Start of DATA SHOWN

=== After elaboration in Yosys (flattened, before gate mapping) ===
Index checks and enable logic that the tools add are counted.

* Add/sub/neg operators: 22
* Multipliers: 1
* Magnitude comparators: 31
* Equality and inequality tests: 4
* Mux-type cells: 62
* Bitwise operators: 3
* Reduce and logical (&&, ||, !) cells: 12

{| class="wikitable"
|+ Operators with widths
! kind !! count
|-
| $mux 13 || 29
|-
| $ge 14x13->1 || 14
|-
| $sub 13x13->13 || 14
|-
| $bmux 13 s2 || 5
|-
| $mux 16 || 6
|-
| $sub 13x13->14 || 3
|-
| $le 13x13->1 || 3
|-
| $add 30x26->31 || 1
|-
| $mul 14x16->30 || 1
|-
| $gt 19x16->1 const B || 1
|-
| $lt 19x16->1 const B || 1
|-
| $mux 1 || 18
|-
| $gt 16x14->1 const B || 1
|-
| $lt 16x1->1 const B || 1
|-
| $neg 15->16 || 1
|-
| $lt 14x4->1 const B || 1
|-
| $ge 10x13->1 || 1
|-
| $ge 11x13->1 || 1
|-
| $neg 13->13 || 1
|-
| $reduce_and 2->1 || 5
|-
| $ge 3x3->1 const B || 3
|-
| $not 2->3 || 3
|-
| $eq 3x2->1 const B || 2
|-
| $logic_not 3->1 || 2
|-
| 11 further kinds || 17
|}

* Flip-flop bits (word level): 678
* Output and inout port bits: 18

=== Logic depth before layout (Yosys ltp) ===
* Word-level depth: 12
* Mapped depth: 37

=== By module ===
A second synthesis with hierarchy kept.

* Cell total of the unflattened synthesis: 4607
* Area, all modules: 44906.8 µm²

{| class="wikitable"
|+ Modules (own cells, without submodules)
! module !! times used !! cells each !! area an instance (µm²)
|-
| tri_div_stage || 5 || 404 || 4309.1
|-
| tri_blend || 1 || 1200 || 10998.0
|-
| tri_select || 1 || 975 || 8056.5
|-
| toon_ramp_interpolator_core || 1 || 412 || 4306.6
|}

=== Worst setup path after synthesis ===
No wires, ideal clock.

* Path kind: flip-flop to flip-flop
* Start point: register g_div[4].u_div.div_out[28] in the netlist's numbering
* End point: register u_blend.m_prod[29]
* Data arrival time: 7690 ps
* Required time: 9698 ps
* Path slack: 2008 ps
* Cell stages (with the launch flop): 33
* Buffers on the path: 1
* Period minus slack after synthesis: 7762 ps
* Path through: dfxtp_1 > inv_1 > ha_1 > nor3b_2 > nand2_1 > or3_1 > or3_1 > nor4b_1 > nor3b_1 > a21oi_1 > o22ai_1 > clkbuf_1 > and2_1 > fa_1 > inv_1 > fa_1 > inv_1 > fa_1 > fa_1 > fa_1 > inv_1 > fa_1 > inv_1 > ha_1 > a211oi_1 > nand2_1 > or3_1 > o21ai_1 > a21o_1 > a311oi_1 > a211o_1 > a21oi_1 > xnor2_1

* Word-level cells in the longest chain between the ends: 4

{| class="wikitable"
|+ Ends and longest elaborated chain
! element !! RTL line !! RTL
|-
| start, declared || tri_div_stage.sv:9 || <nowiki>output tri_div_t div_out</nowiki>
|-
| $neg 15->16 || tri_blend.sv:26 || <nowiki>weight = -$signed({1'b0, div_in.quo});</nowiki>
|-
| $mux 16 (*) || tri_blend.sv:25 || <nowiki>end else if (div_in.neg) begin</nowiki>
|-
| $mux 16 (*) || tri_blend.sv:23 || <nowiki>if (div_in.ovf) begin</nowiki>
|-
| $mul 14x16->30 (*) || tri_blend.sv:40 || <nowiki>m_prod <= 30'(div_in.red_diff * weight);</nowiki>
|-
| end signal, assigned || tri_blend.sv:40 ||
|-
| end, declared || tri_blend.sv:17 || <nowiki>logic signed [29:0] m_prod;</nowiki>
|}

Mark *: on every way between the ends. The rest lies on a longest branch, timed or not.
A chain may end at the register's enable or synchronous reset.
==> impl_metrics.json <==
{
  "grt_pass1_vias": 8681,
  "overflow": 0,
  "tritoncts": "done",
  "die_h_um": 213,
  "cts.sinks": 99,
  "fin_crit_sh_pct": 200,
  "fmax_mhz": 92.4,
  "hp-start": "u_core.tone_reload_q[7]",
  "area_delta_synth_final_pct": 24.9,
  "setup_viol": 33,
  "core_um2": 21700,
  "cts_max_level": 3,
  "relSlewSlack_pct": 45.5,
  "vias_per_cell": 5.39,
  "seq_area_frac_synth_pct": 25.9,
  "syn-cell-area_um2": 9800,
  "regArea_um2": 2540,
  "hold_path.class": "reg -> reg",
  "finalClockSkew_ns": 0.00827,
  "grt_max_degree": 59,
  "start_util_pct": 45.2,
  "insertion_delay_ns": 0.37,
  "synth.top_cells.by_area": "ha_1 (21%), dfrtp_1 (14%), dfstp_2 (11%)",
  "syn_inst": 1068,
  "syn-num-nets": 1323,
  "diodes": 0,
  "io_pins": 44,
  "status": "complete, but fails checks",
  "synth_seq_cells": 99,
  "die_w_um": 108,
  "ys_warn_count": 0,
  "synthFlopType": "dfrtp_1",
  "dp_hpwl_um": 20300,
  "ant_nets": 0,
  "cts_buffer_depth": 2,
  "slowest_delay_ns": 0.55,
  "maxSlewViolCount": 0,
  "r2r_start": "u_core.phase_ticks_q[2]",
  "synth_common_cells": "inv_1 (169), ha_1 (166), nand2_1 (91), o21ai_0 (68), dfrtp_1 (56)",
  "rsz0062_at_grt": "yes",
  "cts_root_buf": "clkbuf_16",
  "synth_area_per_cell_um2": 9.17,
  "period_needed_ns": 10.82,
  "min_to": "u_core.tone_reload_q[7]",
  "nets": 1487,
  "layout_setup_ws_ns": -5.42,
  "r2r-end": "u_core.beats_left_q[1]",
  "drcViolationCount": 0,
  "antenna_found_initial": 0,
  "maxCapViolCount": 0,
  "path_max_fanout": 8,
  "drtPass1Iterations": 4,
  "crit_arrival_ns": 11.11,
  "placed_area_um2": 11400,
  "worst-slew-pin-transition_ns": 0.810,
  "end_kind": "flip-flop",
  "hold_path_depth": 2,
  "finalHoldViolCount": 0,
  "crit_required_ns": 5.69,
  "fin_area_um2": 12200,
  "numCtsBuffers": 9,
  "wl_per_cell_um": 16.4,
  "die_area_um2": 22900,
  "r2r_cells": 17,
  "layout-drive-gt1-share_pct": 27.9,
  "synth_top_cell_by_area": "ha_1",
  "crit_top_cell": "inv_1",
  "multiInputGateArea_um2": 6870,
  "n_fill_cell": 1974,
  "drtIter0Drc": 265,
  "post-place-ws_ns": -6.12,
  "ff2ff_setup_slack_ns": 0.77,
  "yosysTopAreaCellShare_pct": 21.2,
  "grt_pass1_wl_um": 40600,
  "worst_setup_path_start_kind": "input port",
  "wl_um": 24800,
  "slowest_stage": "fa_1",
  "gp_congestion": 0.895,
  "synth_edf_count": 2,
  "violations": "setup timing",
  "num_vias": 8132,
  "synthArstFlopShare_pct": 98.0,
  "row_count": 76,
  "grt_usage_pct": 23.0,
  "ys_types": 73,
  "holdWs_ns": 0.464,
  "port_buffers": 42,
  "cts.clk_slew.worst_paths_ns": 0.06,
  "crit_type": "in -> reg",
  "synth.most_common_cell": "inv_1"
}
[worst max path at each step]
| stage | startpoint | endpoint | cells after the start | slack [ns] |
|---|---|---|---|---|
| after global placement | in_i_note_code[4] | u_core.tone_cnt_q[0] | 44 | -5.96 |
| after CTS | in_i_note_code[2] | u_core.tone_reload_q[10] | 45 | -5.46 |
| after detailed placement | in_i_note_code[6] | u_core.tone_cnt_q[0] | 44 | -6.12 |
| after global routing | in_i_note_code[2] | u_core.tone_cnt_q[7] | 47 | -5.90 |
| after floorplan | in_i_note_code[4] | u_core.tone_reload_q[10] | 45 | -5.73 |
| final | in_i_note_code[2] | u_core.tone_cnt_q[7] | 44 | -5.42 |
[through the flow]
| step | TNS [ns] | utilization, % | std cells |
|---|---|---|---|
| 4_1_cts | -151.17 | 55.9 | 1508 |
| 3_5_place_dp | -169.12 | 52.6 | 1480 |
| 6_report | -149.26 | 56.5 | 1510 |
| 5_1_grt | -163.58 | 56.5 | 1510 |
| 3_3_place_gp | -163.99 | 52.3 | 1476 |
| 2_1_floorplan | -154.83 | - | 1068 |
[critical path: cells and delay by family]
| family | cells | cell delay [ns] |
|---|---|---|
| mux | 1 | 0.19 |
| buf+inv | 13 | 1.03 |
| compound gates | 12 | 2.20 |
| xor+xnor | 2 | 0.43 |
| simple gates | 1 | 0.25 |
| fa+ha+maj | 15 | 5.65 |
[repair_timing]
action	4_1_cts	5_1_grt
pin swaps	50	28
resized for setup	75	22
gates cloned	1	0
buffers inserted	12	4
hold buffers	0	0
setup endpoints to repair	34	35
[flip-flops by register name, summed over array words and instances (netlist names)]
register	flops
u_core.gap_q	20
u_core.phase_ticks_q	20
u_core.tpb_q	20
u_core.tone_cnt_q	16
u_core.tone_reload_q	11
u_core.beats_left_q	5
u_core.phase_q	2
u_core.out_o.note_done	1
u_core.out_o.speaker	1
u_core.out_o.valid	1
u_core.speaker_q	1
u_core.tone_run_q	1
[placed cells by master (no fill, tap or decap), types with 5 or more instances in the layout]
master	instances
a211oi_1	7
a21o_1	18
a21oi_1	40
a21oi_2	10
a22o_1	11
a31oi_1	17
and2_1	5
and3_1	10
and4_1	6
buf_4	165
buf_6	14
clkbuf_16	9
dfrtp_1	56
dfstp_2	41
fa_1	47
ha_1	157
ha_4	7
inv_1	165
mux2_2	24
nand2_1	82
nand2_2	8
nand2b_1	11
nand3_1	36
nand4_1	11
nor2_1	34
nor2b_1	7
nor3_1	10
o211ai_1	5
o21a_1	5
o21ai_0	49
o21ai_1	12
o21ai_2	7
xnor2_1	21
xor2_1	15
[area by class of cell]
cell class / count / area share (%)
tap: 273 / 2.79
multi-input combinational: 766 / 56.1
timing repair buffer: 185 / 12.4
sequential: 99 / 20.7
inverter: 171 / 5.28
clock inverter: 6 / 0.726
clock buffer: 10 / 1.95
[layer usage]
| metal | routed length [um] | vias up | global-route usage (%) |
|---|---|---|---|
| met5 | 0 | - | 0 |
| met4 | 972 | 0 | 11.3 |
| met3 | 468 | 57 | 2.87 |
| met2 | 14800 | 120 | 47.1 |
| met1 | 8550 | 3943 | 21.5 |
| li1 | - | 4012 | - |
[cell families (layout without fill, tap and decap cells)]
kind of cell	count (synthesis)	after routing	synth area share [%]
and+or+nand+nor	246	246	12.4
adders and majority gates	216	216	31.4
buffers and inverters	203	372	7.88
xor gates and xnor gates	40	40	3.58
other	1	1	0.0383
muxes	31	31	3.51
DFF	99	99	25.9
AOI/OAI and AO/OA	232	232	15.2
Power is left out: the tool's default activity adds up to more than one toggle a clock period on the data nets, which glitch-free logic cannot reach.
[config.mk]
export PLATFORM = sky130hd
export DESIGN_NAME = ihst_mul
export DESIGN_NICKNAME = d
export VERILOG_FILES = /design/src/hdl/ihst_pkg.sv /design/src/hdl/ihst_mul.sv
export SDC_FILE = /design/constraint.sdc
export NUM_CORES = 1
export LEC_CHECK = 0
export BUFFER_PORTS_ARGS = -buffer_cell sky130_fd_sc_hd__clkbuf_2
export CAP_MARGIN = 20
export CELL_PAD_IN_SITES_DETAIL_PLACEMENT = 0
export CELL_PAD_IN_SITES_GLOBAL_PLACEMENT = 2
export CORE_ASPECT_RATIO = 1.25
export CORE_UTILIZATION = 30
export DETAILED_ROUTE_END_ITERATION = 7
export HOLD_SLACK_MARGIN = 0.05
export PLACE_DENSITY = 0.8
export SYNTH_ARGS = -nofsm -noshare
export SYNTH_HDL_FRONTEND = slang
export SYNTH_SLANG_ARGS = --single-unit
[constraint.sdc]
create_clock -name i_clk -period 2.64 [get_ports i_clk]
set_input_delay 0.132 -clock i_clk [delete_from_list [all_inputs] [get_ports i_clk]]
set_output_delay 0.132 -clock i_clk [all_outputs]
set_load 0.02 [all_outputs]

End of DATA SHOWN

◆ WHAT YOU NEED TO DO:
From the start of the data to the line that holds "(&&, ||, !) cells: 12", retype each line exactly, with both ends included.

◆ SOLUTION TO THE EXERCISE:
=== After elaboration in Yosys (flattened, before gate mapping) ===
Index checks and enable logic that the tools add are counted.

* Add/sub/neg operators: 22
* Multipliers: 1
* Magnitude comparators: 31
* Equality and inequality tests: 4
* Mux-type cells: 62
* Bitwise operators: 3
* Reduce and logical (&&, ||, !) cells: 12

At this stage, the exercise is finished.